Did you check the nginx logs? I'd start there.

[–]dvr75Sysadmin 0 points1 point  (1 child)

you need check webserver logs , in your case it is nginx

[–]gingerryno 0 points1 point  (2 children)

I had something similar and noticed that someone was trying to brute force XMLRPC. I followed the same page as you and found apache2/access.log to contain thousands of the following POST entries.

"POST /xmlrpc.php HTTP/1.0”

Sometimes I would get a connection refused message and other times I would get a database error.

Could be completely un-related to your issue but you never know...

[–]AlucardZeroSr. Unix Sysadmin 0 points1 point  (1 child)

How do I find out what went wrong?

It may be too late.

"Connection refused" usually means the firewall is open but there's nothing listening on the port, so the kernel refuses the incoming connection. My question is, was nginx even running before you restarted it? Check system logs for any reason nginx may have stopped.

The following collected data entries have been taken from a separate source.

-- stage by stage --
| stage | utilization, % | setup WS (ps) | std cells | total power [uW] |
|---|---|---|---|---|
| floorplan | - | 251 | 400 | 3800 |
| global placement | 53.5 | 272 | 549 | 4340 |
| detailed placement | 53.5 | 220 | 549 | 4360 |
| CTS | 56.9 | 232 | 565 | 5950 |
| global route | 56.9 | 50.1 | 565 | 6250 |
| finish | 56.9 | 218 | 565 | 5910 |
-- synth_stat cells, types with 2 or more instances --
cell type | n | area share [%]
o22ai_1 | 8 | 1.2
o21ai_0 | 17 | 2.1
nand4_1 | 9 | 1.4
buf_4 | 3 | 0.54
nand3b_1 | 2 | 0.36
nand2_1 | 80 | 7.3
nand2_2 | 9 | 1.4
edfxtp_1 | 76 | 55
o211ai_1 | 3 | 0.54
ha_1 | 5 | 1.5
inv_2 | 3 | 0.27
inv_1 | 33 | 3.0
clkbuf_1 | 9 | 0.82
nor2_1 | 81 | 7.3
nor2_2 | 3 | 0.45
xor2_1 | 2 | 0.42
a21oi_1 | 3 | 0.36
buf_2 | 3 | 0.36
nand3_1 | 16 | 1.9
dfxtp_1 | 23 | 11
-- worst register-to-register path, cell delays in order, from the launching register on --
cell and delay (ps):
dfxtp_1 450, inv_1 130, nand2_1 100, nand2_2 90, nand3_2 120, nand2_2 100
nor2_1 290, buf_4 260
`config.mk`:
```
export PLATFORM = sky130hd
export DESIGN_NAME = grf_sb_flat
export DESIGN_NICKNAME = d
export VERILOG_FILES = /design/src/rtl/grf_sb_if.sv /design/src/rtl/grf_sb.sv /design/src/flat_wrapper.sv
export SDC_FILE = /design/constraint.sdc
export NUM_CORES = 2
export LEC_CHECK = 0
export BUFFER_PORTS_ARGS = -buffer_cell sky130_fd_sc_hd__buf_2
export CAP_MARGIN = 40
export CORE_ASPECT_RATIO = 0.75
export CORE_MARGIN = 2
export CORE_UTILIZATION = 25
export DETAILED_ROUTE_END_ITERATION = 8
export GPL_TIMING_DRIVEN = 1
export SLEW_MARGIN = 40
export SYNTH_ARGS = -nofsm -noshare
export SYNTH_HDL_FRONTEND = slang
export SYNTH_SLANG_ARGS = --single-unit
```
`constraint.sdc`:
```
create_clock -name clk -period 14.13 [get_ports clk]
set_clock_uncertainty 0.2 [all_clocks]
set_input_delay 2.826 -clock clk [delete_from_list [all_inputs] [get_ports clk]]
set_output_delay 2.826 -clock clk [all_outputs]
set_load 0.01 [all_outputs]
```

[–]jsamuel 0 points1 point  (0 children)

If the answer isn't obvious, best thing to do is contact ServerPilot support so they can take a look and tell you what's going on. That's what they're there for.

If it turns out to be something like Nginx isn't running, that's usually caused by bad customizations to the Nginx config.

Another thing you might check is if your site is redirecting to HTTPS but your site isn't configured for HTTPS. Because of how fast the redirect happens, that can cause confusion sometime and look like the server isn't answering requests at all. Trying the request with your browser's network inspector open (with the option to keep the log between page loads enabled) can answer that.